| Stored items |
┌──
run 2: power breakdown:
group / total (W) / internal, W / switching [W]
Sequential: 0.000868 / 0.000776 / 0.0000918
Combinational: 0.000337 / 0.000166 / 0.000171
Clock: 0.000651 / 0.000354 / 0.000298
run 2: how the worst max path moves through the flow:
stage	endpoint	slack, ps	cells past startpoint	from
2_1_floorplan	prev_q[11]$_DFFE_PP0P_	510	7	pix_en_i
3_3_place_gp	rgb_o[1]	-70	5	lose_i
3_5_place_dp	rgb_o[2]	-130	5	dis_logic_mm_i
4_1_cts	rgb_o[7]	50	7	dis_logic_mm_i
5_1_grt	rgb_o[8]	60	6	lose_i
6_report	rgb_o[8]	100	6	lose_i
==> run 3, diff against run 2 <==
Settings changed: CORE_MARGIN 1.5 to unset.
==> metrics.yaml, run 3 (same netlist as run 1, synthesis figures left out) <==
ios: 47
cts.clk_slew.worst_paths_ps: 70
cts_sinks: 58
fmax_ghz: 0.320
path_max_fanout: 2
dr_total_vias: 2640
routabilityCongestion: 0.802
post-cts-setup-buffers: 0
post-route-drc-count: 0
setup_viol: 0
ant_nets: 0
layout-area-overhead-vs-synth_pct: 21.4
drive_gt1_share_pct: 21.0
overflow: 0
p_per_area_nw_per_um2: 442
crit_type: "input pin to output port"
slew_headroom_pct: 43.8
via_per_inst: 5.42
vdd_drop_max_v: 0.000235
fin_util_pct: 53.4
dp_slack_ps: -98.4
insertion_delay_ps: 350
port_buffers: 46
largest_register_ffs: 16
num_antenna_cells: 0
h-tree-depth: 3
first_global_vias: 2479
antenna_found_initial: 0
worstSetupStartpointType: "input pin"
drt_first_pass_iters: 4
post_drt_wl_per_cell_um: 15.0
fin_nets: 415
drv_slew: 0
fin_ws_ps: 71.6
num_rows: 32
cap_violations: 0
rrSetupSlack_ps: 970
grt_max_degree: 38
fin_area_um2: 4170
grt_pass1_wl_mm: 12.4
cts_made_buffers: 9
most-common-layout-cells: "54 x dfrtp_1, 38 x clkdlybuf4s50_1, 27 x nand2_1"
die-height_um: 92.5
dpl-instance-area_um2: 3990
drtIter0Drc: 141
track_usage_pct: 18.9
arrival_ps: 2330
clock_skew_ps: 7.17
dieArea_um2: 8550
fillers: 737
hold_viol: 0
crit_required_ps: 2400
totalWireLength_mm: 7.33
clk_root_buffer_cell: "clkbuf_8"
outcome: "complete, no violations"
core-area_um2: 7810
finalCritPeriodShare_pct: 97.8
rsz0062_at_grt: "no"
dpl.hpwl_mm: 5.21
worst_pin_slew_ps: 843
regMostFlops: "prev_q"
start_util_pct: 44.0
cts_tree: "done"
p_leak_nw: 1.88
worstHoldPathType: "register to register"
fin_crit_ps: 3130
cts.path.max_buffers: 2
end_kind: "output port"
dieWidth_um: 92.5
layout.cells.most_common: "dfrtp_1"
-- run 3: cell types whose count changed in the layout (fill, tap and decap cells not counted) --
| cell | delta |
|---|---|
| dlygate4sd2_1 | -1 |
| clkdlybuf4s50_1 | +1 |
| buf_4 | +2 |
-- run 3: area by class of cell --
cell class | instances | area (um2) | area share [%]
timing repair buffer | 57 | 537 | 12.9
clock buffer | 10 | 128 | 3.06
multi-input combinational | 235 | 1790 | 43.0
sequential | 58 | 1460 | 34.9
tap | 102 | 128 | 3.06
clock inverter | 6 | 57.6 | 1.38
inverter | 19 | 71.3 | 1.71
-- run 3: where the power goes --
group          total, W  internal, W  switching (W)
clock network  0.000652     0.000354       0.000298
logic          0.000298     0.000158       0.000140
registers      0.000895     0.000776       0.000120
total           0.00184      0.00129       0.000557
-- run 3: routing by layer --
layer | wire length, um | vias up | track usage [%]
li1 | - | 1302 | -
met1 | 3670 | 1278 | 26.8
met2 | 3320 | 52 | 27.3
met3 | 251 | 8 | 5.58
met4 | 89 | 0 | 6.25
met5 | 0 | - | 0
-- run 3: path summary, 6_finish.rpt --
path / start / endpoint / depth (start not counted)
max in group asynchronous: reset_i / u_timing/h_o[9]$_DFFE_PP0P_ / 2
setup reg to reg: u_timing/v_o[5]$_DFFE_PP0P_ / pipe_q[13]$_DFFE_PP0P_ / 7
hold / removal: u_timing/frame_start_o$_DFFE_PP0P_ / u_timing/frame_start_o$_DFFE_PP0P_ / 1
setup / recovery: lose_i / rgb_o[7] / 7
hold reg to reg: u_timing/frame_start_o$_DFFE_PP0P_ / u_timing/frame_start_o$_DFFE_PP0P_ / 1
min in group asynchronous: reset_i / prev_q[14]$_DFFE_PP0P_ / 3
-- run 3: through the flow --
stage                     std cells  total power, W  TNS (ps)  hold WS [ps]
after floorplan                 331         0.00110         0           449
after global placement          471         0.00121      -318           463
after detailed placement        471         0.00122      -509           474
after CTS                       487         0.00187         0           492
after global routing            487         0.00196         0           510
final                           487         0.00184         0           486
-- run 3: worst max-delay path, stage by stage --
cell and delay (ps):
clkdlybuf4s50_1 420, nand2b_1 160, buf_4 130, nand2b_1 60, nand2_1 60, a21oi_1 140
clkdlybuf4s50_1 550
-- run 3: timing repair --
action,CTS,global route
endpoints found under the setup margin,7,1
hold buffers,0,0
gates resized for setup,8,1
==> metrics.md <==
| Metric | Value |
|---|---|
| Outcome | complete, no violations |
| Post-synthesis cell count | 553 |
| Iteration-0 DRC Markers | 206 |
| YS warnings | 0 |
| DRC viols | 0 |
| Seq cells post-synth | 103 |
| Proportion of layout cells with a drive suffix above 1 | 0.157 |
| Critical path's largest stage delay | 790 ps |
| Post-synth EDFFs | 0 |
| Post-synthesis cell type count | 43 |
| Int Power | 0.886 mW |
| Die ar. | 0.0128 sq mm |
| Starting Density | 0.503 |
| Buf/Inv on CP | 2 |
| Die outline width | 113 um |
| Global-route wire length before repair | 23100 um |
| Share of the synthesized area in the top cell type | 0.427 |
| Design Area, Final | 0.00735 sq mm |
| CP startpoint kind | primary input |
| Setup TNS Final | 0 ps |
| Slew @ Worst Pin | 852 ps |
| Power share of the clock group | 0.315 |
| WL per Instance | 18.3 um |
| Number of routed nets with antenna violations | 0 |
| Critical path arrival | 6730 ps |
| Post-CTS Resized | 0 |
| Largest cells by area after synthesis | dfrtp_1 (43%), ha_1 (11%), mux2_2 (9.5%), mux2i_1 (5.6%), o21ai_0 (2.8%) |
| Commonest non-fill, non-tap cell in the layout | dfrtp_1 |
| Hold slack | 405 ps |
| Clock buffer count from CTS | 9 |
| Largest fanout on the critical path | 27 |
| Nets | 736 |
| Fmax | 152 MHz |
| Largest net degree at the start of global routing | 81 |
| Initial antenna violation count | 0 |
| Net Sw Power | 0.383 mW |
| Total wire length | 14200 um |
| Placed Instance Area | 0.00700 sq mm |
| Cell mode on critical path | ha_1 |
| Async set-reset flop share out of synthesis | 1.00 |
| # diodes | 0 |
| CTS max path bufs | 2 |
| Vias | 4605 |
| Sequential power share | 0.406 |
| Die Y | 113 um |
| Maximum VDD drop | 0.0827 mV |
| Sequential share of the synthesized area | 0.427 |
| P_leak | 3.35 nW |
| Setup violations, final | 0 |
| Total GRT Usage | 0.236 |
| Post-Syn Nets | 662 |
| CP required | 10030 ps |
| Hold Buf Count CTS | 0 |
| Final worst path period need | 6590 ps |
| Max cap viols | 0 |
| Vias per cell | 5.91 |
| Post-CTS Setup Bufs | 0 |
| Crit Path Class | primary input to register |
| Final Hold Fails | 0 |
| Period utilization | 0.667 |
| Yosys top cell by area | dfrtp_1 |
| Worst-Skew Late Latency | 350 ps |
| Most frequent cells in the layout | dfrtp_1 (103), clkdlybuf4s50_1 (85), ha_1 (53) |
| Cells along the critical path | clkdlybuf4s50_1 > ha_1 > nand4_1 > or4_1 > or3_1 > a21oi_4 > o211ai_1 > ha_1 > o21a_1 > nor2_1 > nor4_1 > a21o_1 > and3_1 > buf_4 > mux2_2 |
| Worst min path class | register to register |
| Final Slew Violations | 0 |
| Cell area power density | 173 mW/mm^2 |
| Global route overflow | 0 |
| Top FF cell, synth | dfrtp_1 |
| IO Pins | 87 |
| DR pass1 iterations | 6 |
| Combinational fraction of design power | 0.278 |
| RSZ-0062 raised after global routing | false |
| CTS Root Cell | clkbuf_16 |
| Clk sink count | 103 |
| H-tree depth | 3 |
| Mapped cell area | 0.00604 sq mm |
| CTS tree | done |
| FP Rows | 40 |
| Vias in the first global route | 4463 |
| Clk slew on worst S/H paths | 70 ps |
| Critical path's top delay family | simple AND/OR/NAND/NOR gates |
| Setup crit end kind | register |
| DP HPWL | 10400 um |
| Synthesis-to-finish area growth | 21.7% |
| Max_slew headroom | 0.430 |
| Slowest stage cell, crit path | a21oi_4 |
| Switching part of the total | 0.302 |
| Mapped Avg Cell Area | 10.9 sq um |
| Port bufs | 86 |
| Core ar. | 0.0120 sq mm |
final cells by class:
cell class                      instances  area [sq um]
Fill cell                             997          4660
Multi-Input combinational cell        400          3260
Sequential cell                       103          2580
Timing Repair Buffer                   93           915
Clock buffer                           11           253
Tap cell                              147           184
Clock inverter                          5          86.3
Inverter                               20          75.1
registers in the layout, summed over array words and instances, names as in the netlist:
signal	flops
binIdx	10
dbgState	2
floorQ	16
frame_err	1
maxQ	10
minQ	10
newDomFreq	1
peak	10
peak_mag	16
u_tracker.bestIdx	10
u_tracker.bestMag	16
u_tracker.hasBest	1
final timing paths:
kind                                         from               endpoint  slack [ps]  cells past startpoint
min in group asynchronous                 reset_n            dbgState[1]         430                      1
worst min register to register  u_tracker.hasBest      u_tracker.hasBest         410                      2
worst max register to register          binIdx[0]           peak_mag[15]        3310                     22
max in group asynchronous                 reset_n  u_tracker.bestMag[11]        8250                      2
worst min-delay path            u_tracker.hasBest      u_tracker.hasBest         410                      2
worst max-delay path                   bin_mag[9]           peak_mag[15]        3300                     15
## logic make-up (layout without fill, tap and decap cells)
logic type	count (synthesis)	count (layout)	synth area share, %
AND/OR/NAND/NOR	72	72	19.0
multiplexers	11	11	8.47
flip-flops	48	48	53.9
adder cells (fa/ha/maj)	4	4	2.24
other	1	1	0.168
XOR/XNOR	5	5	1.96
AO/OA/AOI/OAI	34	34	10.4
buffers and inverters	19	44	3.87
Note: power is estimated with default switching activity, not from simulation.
===== src/rtl/pipelined_cla_addsub_if.sv =====
// Handshake and data bundle for pipelined_cla_addsub.
// The master drives the operand beat and out_ready; the slave drives results.
interface pipelined_cla_addsub_if #(
    parameter int WIDTH = 32
);
    logic             in_valid;
    logic             in_ready;
    logic [WIDTH-1:0] a;
    logic [WIDTH-1:0] b;
    logic             cin;
    logic             sub;
    logic             out_valid;
    logic             out_ready;
    logic [WIDTH-1:0] sum;
    logic             cout;
    logic             ovf;

    modport master (
        output in_valid, a, b, cin, sub, out_ready,
        input  in_ready, out_valid, sum, cout, ovf
    );

    modport slave (
        input  in_valid, a, b, cin, sub, out_ready,
        output in_ready, out_valid, sum, cout, ovf
    );
endinterface


===== src/rtl/pipelined_cla_addsub.sv =====
// Pipelined carry-lookahead adder/subtractor.
// Level 0 captures the effective operands; stage k adds slice k using the
// carry registered by stage k-1, so a result appears STAGES cycles after it
// was accepted. Within a slice, bit carries come from per-group lookahead and
// group carries from a second lookahead level over the group generate/propagate.
// Optional build macro CLA_SATURATE_EN clamps the sum on signed overflow.
module pipelined_cla_addsub #(
    parameter int WIDTH  = 32,
    parameter int STAGES = 2,
    parameter int GROUP  = 4
) (
    input  logic                  clk,
    input  logic                  rst,
    pipelined_cla_addsub_if.slave bus
);
    localparam int SW = WIDTH / STAGES;
    localparam int NG = SW / GROUP;
    localparam int LA = (GROUP > NG) ? GROUP : NG;

    if (WIDTH < 4) begin : g_chk_width
        $error("WIDTH must be at least 4");
    end
    if (WIDTH % STAGES != 0) begin : g_chk_stages
        $error("STAGES must divide WIDTH");
    end
    if (SW % GROUP != 0) begin : g_chk_group
        $error("GROUP must divide WIDTH/STAGES");
    end

    // Carry into position n as a flat sum of products (no ripple chain).
    function automatic logic la_carry(input logic [LA-1:0] g, input logic [LA-1:0] p,
                                      input logic c0, input int n);
        logic c;
        logic t;
        c = c0;
        for (int j = 0; j < LA; j++) if (j < n) c = c & p[j];
        for (int j = 0; j < LA; j++) begin
            if (j < n) begin
                t = g[j];
                for (int k = j + 1; k < LA; k++) if (k < n) t = t & p[k];
                c = c | t;
            end
        end
        return c;
    endfunction

    // Two-level lookahead add of one slice; returns {carry out, carry into msb, sum}.
    function automatic logic [SW+1:0] slice_add(input logic [SW-1:0] x, input logic [SW-1:0] y,
                                                input logic ci);
        logic [SW-1:0] g, p, s;
        logic [SW:0]   c;
        logic [LA-1:0] gg, gp, bg, bp;
        logic [NG:0]   cg;
        g  = x & y;
        p  = x ^ y;
        gg = '0;
        gp = '0;
        for (int n = 0; n < NG; n++) begin
            bg = '0;
            bp = '0;
            bg[GROUP-1:0] = g[n*GROUP +: GROUP];
            bp[GROUP-1:0] = p[n*GROUP +: GROUP];
            gg[n] = la_carry(bg, bp, 1'b0, GROUP);
            gp[n] = &p[n*GROUP +: GROUP];
        end
        for (int n = 0; n <= NG; n++) cg[n] = la_carry(gg, gp, ci, n);
        c = '0;
        for (int n = 0; n < NG; n++) begin
            bg = '0;
            bp = '0;
            bg[GROUP-1:0] = g[n*GROUP +: GROUP];
            bp[GROUP-1:0] = p[n*GROUP +: GROUP];
            for (int i = 0; i < GROUP; i++) c[n*GROUP+i] = la_carry(bg, bp, cg[n], i);
        end
        c[SW] = cg[NG];
        s = p ^ c[SW-1:0];
        return {c[SW], c[SW-1], s};
    endfunction

`ifdef CLA_SATURATE_EN
    // Clamp to the signed extreme on the side of operand a.
    function automatic logic [WIDTH-1:0] saturate(input logic [WIDTH-1:0] r, input logic ov,
                                                  input logic amsb);
        if (!ov) return r;
        return amsb ? {1'b1, {(WIDTH-1){1'b0}}} : {1'b0, {(WIDTH-1){1'b1}}};
    endfunction
`endif

    logic             vld_p  [STAGES];
    logic [WIDTH-1:0] a_p    [STAGES];
    logic [WIDTH-1:0] bb_p   [STAGES];
    logic             c_p    [STAGES];
    logic [WIDTH-1:0] res_p  [STAGES];
    logic [SW+1:0]    sl_r   [STAGES];
    logic [WIDTH-1:0] res_nx [STAGES];
    logic             vld_pn;
    logic [WIDTH-1:0] sum_pn;
    logic             cout_pn;
    logic             ovf_pn;
    logic [WIDTH-1:0] sum_nxt;
    logic             cout_nxt;
    logic             ovf_nxt;
    logic             adv;

    assign adv           = !vld_pn | bus.out_ready;
    assign bus.in_ready  = adv & !rst;
    assign bus.out_valid = vld_pn;
    assign bus.sum       = sum_pn;
    assign bus.cout      = cout_pn;
    assign bus.ovf       = ovf_pn;

    // Each level adds its own slice and merges it into the travelling result.
    always_comb begin
        for (int k = 0; k < STAGES; k++) begin
            sl_r[k]   = slice_add(a_p[k][k*SW +: SW], bb_p[k][k*SW +: SW], c_p[k]);
            res_nx[k] = res_p[k];
            res_nx[k][k*SW +: SW] = sl_r[k][SW-1:0];
        end
    end

    assign cout_nxt = sl_r[STAGES-1][SW+1];
    assign ovf_nxt  = sl_r[STAGES-1][SW+1] ^ sl_r[STAGES-1][SW];
`ifdef CLA_SATURATE_EN
    assign sum_nxt  = saturate(res_nx[STAGES-1], ovf_nxt, a_p[STAGES-1][WIDTH-1]);
`else
    assign sum_nxt  = res_nx[STAGES-1];
`endif

    // Valid bits: cleared on reset, shifted together whenever the pipe advances.
    always_ff @(posedge clk) begin
        if (rst) begin
            for (int k = 0; k < STAGES; k++) vld_p[k] <= 1'b0;
            vld_pn <= 1'b0;
        end else if (adv) begin
            vld_p[0] <= bus.in_valid;
            for (int k = 1; k < STAGES; k++) vld_p[k] <= vld_p[k-1];
            vld_pn <= vld_p[STAGES-1];
        end
    end

    // Operand/partial-result levels; bubbles move through with their valid=0.
    always_ff @(posedge clk) begin
        if (adv) begin
            // level 0: effective operands captured
            a_p[0]   <= bus.a;
            bb_p[0]  <= bus.sub ? ~bus.b : bus.b;
            c_p[0]   <= bus.cin ^ bus.sub;
            res_p[0] <= '0;
            // level k: slices below k complete, upper operand slices still pending
            for (int k = 1; k < STAGES; k++) begin
                a_p[k]   <= a_p[k-1];
                bb_p[k]  <= bb_p[k-1];
                c_p[k]   <= sl_r[k-1][SW+1];
                res_p[k] <= res_nx[k-1];
            end
        end
    end

    // Output level: holds while stalled, cleared on reset.
    always_ff @(posedge clk) begin
        if (rst) begin
            sum_pn  <= '0;
            cout_pn <= 1'b0;
            ovf_pn  <= 1'b0;
        end else if (adv) begin
            sum_pn  <= sum_nxt;
            cout_pn <= cout_nxt;
            ovf_pn  <= ovf_nxt;
        end
    end
endmodule


===== src/flat_wrapper.sv =====
// flat-port wrapper written by rule: the top's interface ports become plain ports
module pipelined_cla_addsub_flat 
#(
    parameter int WIDTH  = 32,
    parameter int STAGES = 2,
    parameter int GROUP  = 4
)
  (clk, rst, bus_in_valid, bus_a, bus_b, bus_cin, bus_sub, bus_out_ready, bus_in_ready, bus_out_valid, bus_sum, bus_cout, bus_ovf);
  pipelined_cla_addsub_if #(.WIDTH(WIDTH)) bus_i ();
  input  logic clk;
  input  logic rst;
  input wire logic [$bits(bus_i.in_valid)-1:0] bus_in_valid;
  input wire logic [$bits(bus_i.a)-1:0] bus_a;
  input wire logic [$bits(bus_i.b)-1:0] bus_b;
  input wire logic [$bits(bus_i.cin)-1:0] bus_cin;
  input wire logic [$bits(bus_i.sub)-1:0] bus_sub;
  input wire logic [$bits(bus_i.out_ready)-1:0] bus_out_ready;
  output wire logic [$bits(bus_i.in_ready)-1:0] bus_in_ready;
  output wire logic [$bits(bus_i.out_valid)-1:0] bus_out_valid;
  output wire logic [$bits(bus_i.sum)-1:0] bus_sum;
  output wire logic [$bits(bus_i.cout)-1:0] bus_cout;
  output wire logic [$bits(bus_i.ovf)-1:0] bus_ovf;
  assign bus_i.in_valid = bus_in_valid;
  assign bus_i.a = bus_a;
  assign bus_i.b = bus_b;
  assign bus_i.cin = bus_cin;
  assign bus_i.sub = bus_sub;
  assign bus_i.out_ready = bus_out_ready;
  assign bus_in_ready = bus_i.in_ready;
  assign bus_out_valid = bus_i.out_valid;
  assign bus_sum = bus_i.sum;
  assign bus_cout = bus_i.cout;
  assign bus_ovf = bus_i.ovf;
  pipelined_cla_addsub #(.WIDTH(WIDTH), .STAGES(STAGES), .GROUP(GROUP)) u_core (.clk(clk), .rst(rst), .bus(bus_i));
endmodule

===== config.mk =====
export PLATFORM = sky130hd
export DESIGN_NAME = pipelined_cla_addsub_flat
export DESIGN_NICKNAME = d
export VERILOG_FILES = /design/src/rtl/pipelined_cla_addsub_if.sv /design/src/rtl/pipelined_cla_addsub.sv /design/src/flat_wrapper.sv
export SDC_FILE = /design/constraint.sdc
export NUM_CORES = 1
export LEC_CHECK = 0
export CORE_MARGIN = 2
export CORE_UTILIZATION = 57
export DETAILED_ROUTE_END_ITERATION = 8
export GPL_ROUTABILITY_DRIVEN = 0
export PLACE_DENSITY = 0.88
export SKIP_CTS_REPAIR_TIMING = 1
export SYNTH_ARGS = -nofsm -noshare
export SYNTH_HDL_FRONTEND = slang
export SYNTH_SLANG_ARGS = --single-unit

===== constraint.sdc =====
create_clock -name clk -period 5.05 [get_ports clk]
set_input_delay 1.01 -clock clk [delete_from_list [all_inputs] [get_ports clk]]
set_output_delay 1.01 -clock clk [all_outputs]
set_load 0.02 [all_outputs]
└──
| EXERCISE |
Only the lines above starting at the line that holds "clkdlybuf4s50_1 | +1 |" and ending at the line that holds "clock inverter | 6 | 57.6 | 1.38" are to be repeated, exactly and in full.

| WRITTEN REPLY |
| clkdlybuf4s50_1 | +1 |
| buf_4 | +2 |
-- run 3: area by class of cell --
cell class | instances | area (um2) | area share [%]
timing repair buffer | 57 | 537 | 12.9
clock buffer | 10 | 128 | 3.06
multi-input combinational | 235 | 1790 | 43.0
sequential | 58 | 1460 | 34.9
tap | 102 | 128 | 3.06
clock inverter | 6 | 57.6 | 1.38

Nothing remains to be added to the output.